The method follows a greedy approach, potentially selecting one correlated variable based on initial conditions and pruning out others as irrelevant. This may lead to false negatives.

The experiments mainly focus on univariate time-series, thus lacking investigation of the method's effectiveness in the high-dimensional multivariate (and noisy) case where interdependencies between dimensions may exist. Extending the synthetic dataset experiments to large-scale multidimensional time-series could provide a valuable benchmark comparison for the proposed method and other approaches.

问题

Can you please clarify if the results reported in Table 1 are based on a held-out segment of data?

审稿意见

评分: 5置信度: 32023-11-02

This paper modifies the NGM model from Bellot 2022 to incorporate Neural delay differential equations from Zhu et al 2020, with an additional sparsity promoting prior for interpretable dependence structure learning from time series data.

优点

The problem of interpretable structure learning from time series data is an interesting question relevent to many time series datasets. Neural graphical models can capture causal dependence structures and seems to be suitable for introducing time-delay via the analogy with NDDs to NODEs.

缺点

The modifications seem incremental, no properties of their method are explored, the methods section simply proposes the merging of the NDD with the NGM idea. the experimental results can be improved by

Comparing to GODE models like Ritini from Bhaskar et al. 2023.
Other forms of structure learning like transfer entropy or granger causality via a neural network.
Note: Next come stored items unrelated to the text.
## src/rtl/csi_fwu_pkg.sv

```systemverilog
// Shared types, constants and field-extraction functions for the CSI float word unpacker.
// Used by every module under rtl; has no dependencies of its own.
package csi_fwu_pkg;

    localparam int NUM_ENTRIES = 256;
    localparam int ADDR_W      = $clog2(NUM_ENTRIES);
    localparam int INDEX_W     = 8;
    localparam int WORD_W      = 32;
    localparam int DATA_W      = 32;
    localparam int MAX_W       = 9;
    localparam int SHIFT_W     = 10;
    localparam int MAG_W       = 14;
    localparam int POS_W       = 4;
    localparam int CFG_IDX_W   = 2;
    localparam int CFG_DATA_W  = 5;

    localparam logic [CFG_IDX_W-1:0] CFG_TARGET_BITS   = 2'd0;
    localparam logic [CFG_IDX_W-1:0] CFG_AUTOSCALE_ON  = 2'd1;
    localparam logic [CFG_IDX_W-1:0] CFG_MANTISSA_BITS = 2'd2;
    localparam logic [CFG_IDX_W-1:0] CFG_EXPONENT_BITS = 2'd3;

    localparam logic REQ_LOAD = 1'b0;
    localparam logic REQ_READ = 1'b1;

    localparam logic [4:0] TARGET_BITS_RST   = 5'd10;
    localparam logic [3:0] MANTISSA_BITS_RST = 4'd12;
    localparam logic [3:0] EXPONENT_BITS_RST = 4'd6;

    typedef struct packed {
        logic [4:0] target_bits;
        logic       autoscale_on;
        logic [3:0] mantissa_bits;
        logic [3:0] exponent_bits;
    } t_cfg;

    // A 4-bit register never exceeds 15, so only the lower limit needs clamping.
    function automatic logic [3:0] man_width(input logic [3:0] m);
        logic [3:0] r;
        r = m;
        if (m < 4'd2) begin
            r = 4'd2;
        end
        return r;
    endfunction

    function automatic logic [3:0] exp_width(input logic [3:0] e);
        logic [3:0] r;
        r = e;
        if (e < 4'd2) begin
            r = 4'd2;
        end else if (e > 4'd8) begin
            r = 4'd8;
        end
        return r;
    endfunction

    function automatic logic signed [MAX_W-1:0] neg_half(input logic [3:0] ne);
        logic [9:0] full;
        full = 10'd0 - (10'd1 << (ne - 4'd1));
        return $signed(full[MAX_W-1:0]);
    endfunction

    function automatic logic signed [MAX_W-1:0] word_exponent(input logic [WORD_W-1:0] w,
                                                              input logic [3:0] ne);
        logic [7:0] mask;
        logic [7:0] raw;
        logic [9:0] full;
        mask = 8'((9'd1 << ne) - 9'd1);
        raw  = w[7:0] & mask;
        full = {2'b00, raw};
        if (raw[3'(ne - 4'd1)]) begin
            full = full - (10'd1 << ne);
        end
        return $signed(full[MAX_W-1:0]);
    endfunction

    function automatic logic [MAG_W-1:0] mag_field(input logic [WORD_W-1:0] w,
                                                   input logic [4:0] lsb,
                                                   input logic [3:0] nm);
        logic [14:0]       mask;
        logic [WORD_W-1:0] sh;
        mask = (15'd1 << (nm - 4'd1)) - 15'd1;
        sh   = w >> lsb;
        return MAG_W'(sh[14:0] & mask);
    endfunction

    function automatic logic [POS_W-1:0] msb_pos(input logic [MAG_W-1:0] x);
        logic [POS_W-1:0] p;
        p = '0;
        for (int i = 0; i < MAG_W; i++) begin
            if (x[i]) begin
                p = POS_W'(i);
            end
        end
        return p;
    endfunction

endpackage

```

## src/rtl/csi_fwu_scale.sv

```systemverilog
// Scales one mantissa magnitude by a signed shift and applies its sign.
// Depends on csi_fwu_pkg for widths.
module csi_fwu_scale (
    input  logic [csi_fwu_pkg::MAG_W-1:0]          i_mag,
    input  logic                                   i_neg,
    input  logic signed [csi_fwu_pkg::SHIFT_W-1:0] i_shift,
    input  logic [3:0]                             i_man_width,
    output logic [csi_fwu_pkg::DATA_W-1:0]         o_value
);
    import csi_fwu_pkg::*;

    logic signed [SHIFT_W-1:0] lim;
    logic signed [SHIFT_W-1:0] neg_shift;
    logic [DATA_W-1:0]         mag_ext;
    logic [DATA_W-1:0]         scaled;

    always_comb begin
        lim       = -$signed({6'd0, i_man_width});
        neg_shift = -i_shift;
        mag_ext   = DATA_W'(i_mag);
        if (i_shift < lim) begin
            scaled = '0;
        end else if (i_shift < 10'sd0) begin
            scaled = mag_ext >> neg_shift[3:0];
        end else if (i_shift < 10'sd32) begin
            scaled = mag_ext << i_shift[4:0];
        end else begin
            scaled = '0;
        end
        o_value = i_neg ? (DATA_W'(0) - scaled) : scaled;
    end

endmodule
```

## config.mk

```make
export PLATFORM = sky130hd
export DESIGN_NAME = csi_fwu_scale
export DESIGN_NICKNAME = d
export VERILOG_FILES = /design/src/rtl/csi_fwu_pkg.sv /design/src/rtl/csi_fwu_scale.sv
export SDC_FILE = /design/constraint.sdc
export NUM_CORES = 1
export LEC_CHECK = 0
export BUFFER_PORTS_ARGS = -buffer_cell sky130_fd_sc_hd__buf_2
export CAP_MARGIN = 40
export CORE_UTILIZATION = 60
export DETAILED_ROUTE_END_ITERATION = 10
export GPL_TIMING_DRIVEN = 0
export PLACE_DENSITY = 0.85
export SLEW_MARGIN = 20
export SYNTH_ARGS = -nofsm -noshare
export SYNTH_HDL_FRONTEND = slang
export SYNTH_SLANG_ARGS = --single-unit
```

## constraint.sdc

```tcl
create_clock -name vclk -period 5.6
set_input_delay 0.28 -clock vclk [all_inputs]
set_output_delay 0.28 -clock vclk [all_outputs]
set_load 0.01 [all_outputs]
```

; Word level (Yosys, flattened, before mapping)
; Index checks and enable logic that the tools add are counted.
[op_classes]
add_sub_neg = 3
order_cmp = 3
shifts = 2
muxes = 4
[op_table]
columns = operator, count
row1 = $mux W32, 4
row2 = $shl A14 B5 Y32, 1
row3 = $shr A14 B4 Y32, 1
row4 = $sub A1 B32 Y32 const A, 1
row5 = $lt A10 B1 Y1 const B, 1
row6 = $lt A10 B10 Y1, 1
row7 = $lt A10 B7 Y1 const B, 1
row8 = $neg A4 Y10, 1
row9 = $neg A4 Y4, 1
[totals]
register_bits = 0
input_bits = 29
out_inout_bits = 32
word_cells = 12

; Depth between registers and ports, before layout
[logic_depth]
ltp_word = 6
depth_mapped = 17
depth_no_buf = 14

; Worst setup path before layout
; No wires, ideal clock.
[synth_path]
kind = input port to output port
from = input i_man_width[0]
to = output o_value[22] (netlist name)
arrival_ns = 3.814
t_required_ns = 5.320
slack_ns = 1.506
stages = 16
n_path_buf = 3
path_cell_list = inv_1 > ha_1 > nor3b_1 > ha_1 > a2111oi_0 > o21ai_0 > a31oi_1 > buf_1 > clkbuf_1 > nand2b_1 > ha_1 > clkbuf_1 > nand3_1 > o311ai_4 > nand3_1 > xnor2_1
[synth_via]
elab_chain_len = 5
[synth_lines]
columns = item, line
row1 = start: declaration, csi_fwu_scale.sv:7  ; input logic [3:0] i_man_width,
row2 = $neg A4 Y10 *, csi_fwu_scale.sv:18  ; lim = -$signed({6'd0, i_man_width});
row3 = $lt A10 B10 Y1 *, csi_fwu_scale.sv:21  ; if (i_shift < lim) begin
row4 = $mux W32 *, csi_fwu_scale.sv:21
row5 = $sub A1 B32 Y32, csi_fwu_scale.sv:30  ; o_value = i_neg ? (DATA_W'(0) - scaled) : scaled;
row6 = $mux W32 *, csi_fwu_scale.sv:30
row7 = end: declaration, csi_fwu_scale.sv:8  ; output logic [csi_fwu_pkg::DATA_W-1:0] o_value
; Every way passes the cells marked *; elsewhere a longest branch is shown, timed or not.

; Worst setup path in the final report
[layout_path]
from = input i_man_width[0]
to = output o_value[24] (netlist name)
; The elaborated chain is that of the path after synthesis.

==> summary.md <==
| Metric | Value |
|---|---|
| Nature of the critical path endpoint | primary output |
| Initial Utilization | 0.642 |
| Worst Hold Launch | i_neg |
| Power per cell area | 125 mW/mm2 |
| Pin count of the biggest net entering global routing | 11 |
| DIE WIDTH | 76.8 um |
| Clk_buf instances | 0 |
| Worst path slowest cell | o311ai_4 |
| Setup Buffers After CTS | 0 |
| FF+latch count | 0 |
| Critical-path cell list | buf_2 > inv_1 > ha_1 > nor3b_1 > ha_1 > a2111oi_0 > o21ai_0 > a31oi_1 > buf_1 > clkbuf_1 > nand2b_1 > ha_1 > clkbuf_1 > nand3_1 > o311ai_4 > nand2_1 > o211a_1 > buf_2 |
| Leakage | 1.62 nW |
| Part of the cycle the worst path needs | 0.918 |
| Startpoint Class | primary input |
| Port Buffers | 60 |
| WP data arrival | slightly below 5 ns |
| Vias/cell | approximately 7.1 |
| Post-Syn Area per Cell | 7.26 um2 |
| Synth area leaders | mux4_2 (8.7%), mux2i_1 (8.3%), mux2_2 (5.4%) |
| CP required | roughly 5.3 ns |
| Gr usage total | 0.374 |
| Sum Neg Setup Slack | 0 ns |
| Final setup viols | 0 |
| Area leader, netlist | mux4_2 |
| Worst slew pin tran | between 0.7 and 0.8 ns |
| Drt first pass iters | 5 |
| Dpl hpwl | 8.85 mm |
| Largest stage delay, worst path | 0.52 ns |
| Synth Warn # | 0 |
| Wire length per cell | between 15 and 20 um |
| Net Count, Synth | 505 |
| RD Place Congestion | 0.980 |
| Min cycle time layout | 5.14 ns |
| Detail Route Antenna Nets | 0 |
| Placed cell area | 0.00375 mm2 |
| Area fraction of the dominant cell type after synthesis | 0.0871 |
| Post-Syn Area | 0.00336 mm2 |
| Hold Path Sink | o_value[12] |
| Final Max Slew Viols | 0 |
| Initial antenna violation count | 0 |
| Cell variety after synth | 85 |
| Register area share after synthesis | 0 |
| Max-slew headroom | 0.475 |
| Status | complete, no violations |
| Share of post-route cells with drive strength above 1 | 0.234 |
| Cell area after layout | 0.00376 mm2 |
| Peak Freq | 195 MHz |
| Hold Buf Count CTS | 0 |
| Crit Path Max Fanout | 10 |
| Vias in the first global route | 3728 |
| Rows | 26 |
| Nets@finish | 569 |
| VDD IR max | 0.0936 mV |
| CP bufs+invs | 6 |
| Layout area overhead | 11.8% |
| MaxCap Viol Count | 0 |
| Die area | 0.00590 mm2 |
| Crit Path Class | primary input to primary output |
| Synthesized netlist cell count | 463 |
| Initial drt markers | 646 |
| Final Hold Fails | 0 |
| # resized after CTS | 0 |
| Vias | 4205 |
| # IOs | 61 |
| Crit-path leading delay family | compound AO/OA/AOI/OAI gates |
| Total wire length | between 10 and 15 mm |
| Die Y | 76.8 um |
| Total grt overflow | 0 |
| Core area | 0.00524 mm2 |
| Most instantiated cells after synthesis | nor2_1 (48), nand2_1 (37), mux2i_1 (28), nand3_1 (25), a21oi_1 (22) |
| # diodes | 0 |
| Most common cell in the netlist | nor2_1 |
| RSZ-0062 raised after global routing | false |
| Seq. cell area | 0 um2 |
| DRC | 0 |
| First-pass GRT wire length | 18.2 mm |
| Most Frequent Cell on Critical Path | ha_1 |
| HP Class | primary input to primary output |
| Hold Crit Depth | 4 |
## stage by stage
step                utilization  worst slack [ns]  hold slack, ns  total power, mW  cells
finish                    0.717             0.459            1.02            0.468    595
global route              0.717            0.0291            1.06            0.504    595
CTS                       0.716             0.478            1.02            0.456    594
detailed placement        0.716             0.493            1.02            0.454    594
global placement          0.716             0.684            1.02            0.446    593
floorplan                     -              1.51           0.767            0.329    463
## area by class of cell
type / count / area [um2]
inverter: 18 / 67.6
timing repair buffer: 62 / 309
tap: 70 / 87.6
fill: 476 / 1480
multi-input combinational: 412 / 3120
buffer: 33 / 170
## layer usage
metal / global-route usage / vias to the layer above / share of wire
li1: - / 1907 / -
met2: 0.625 / 311 / 0.46
met3: 0.0417 / 39 / 0.11
met5: 0 / - / 0
met1: 0.506 / 1948 / 0.40
met4: 0.0942 / 0 / 0.027
## layout by cell type (no fill, tap or decap), types with 4 or more instances in the layout
cell type	synthesis	final
a21oi_1	22	22
a31oi_1	6	6
buf_2	3	63
clkbuf_1	21	21
ha_1	13	13
inv_1	17	17
mux2_2	16	16
mux2i_1	28	28
mux4_2	13	13
nand2_1	37	37
nand2b_1	13	13
nand3_1	25	25
nand3b_1	5	5
nand4_1	6	6
nor2_1	48	48
nor2b_1	7	7
nor3_1	11	11
nor4_1	4	4
o211ai_1	5	5
o21a_1	6	6
o21ai_0	17	17
o22a_1	6	6
o22ai_1	8	8
o31a_1	4	4
o31ai_1	4	4
o32ai_1	5	5
or2_2	4	4
or3_1	6	6
xnor2_1	13	13
xor2_1	7	7
## how the worst max path moves through the flow
stage | from | endpoint | slack, ns | cells after the start
finish | i_man_width[0] | o_value[24] | 0.46 | 18
global route | i_man_width[0] | o_value[24] | 0.03 | 18
CTS | i_man_width[0] | o_value[24] | 0.48 | 18
detailed placement | i_man_width[0] | o_value[24] | 0.49 | 18
global placement | i_man_width[0] | o_value[24] | 0.68 | 18
floorplan | i_man_width[0] | o_value[22] | 1.51 | 16
## worst min-delay path, stage by stage
cell      delay [ns]
buf_2           0.13
o311ai_4        0.12
xnor2_1         0.08
buf_2           0.13
## kinds of logic (layout without fill, tap and decap cells)
logic type,Yosys count,count (layout),synth area share
buffers and inverters,51,113,0.0707
AOI/OAI and AO/OA,129,129,0.286
and+or+nand+nor,190,190,0.303
xor gates and xnor gates,20,20,0.0521
muxes,60,60,0.239
adders and majority gates,13,13,0.0484
## power by group
part,switching (mW),internal [mW],leakage [nW]
combinational,0.277,0.192,1.62
sequential,0,0,0
clock,0,0,0
total,0.277,0.192,1.62
(Power assumes the default switching activity.)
The chaotic dynamics performance evaluation is a bit shaky. The marginal improvements on these datasets does not indicate actual learning of stochastic dynamics, but potentially an overfitting. I would suggest more patterned datasets.

Also while delay is modeled here hysteresis which is apparent in biological systems is not modeled.

问题

It is not clear if the delay in inputs is learned, a hyperparameter or fixed? In other words are you expecting the lag to be known because this is not usually the case.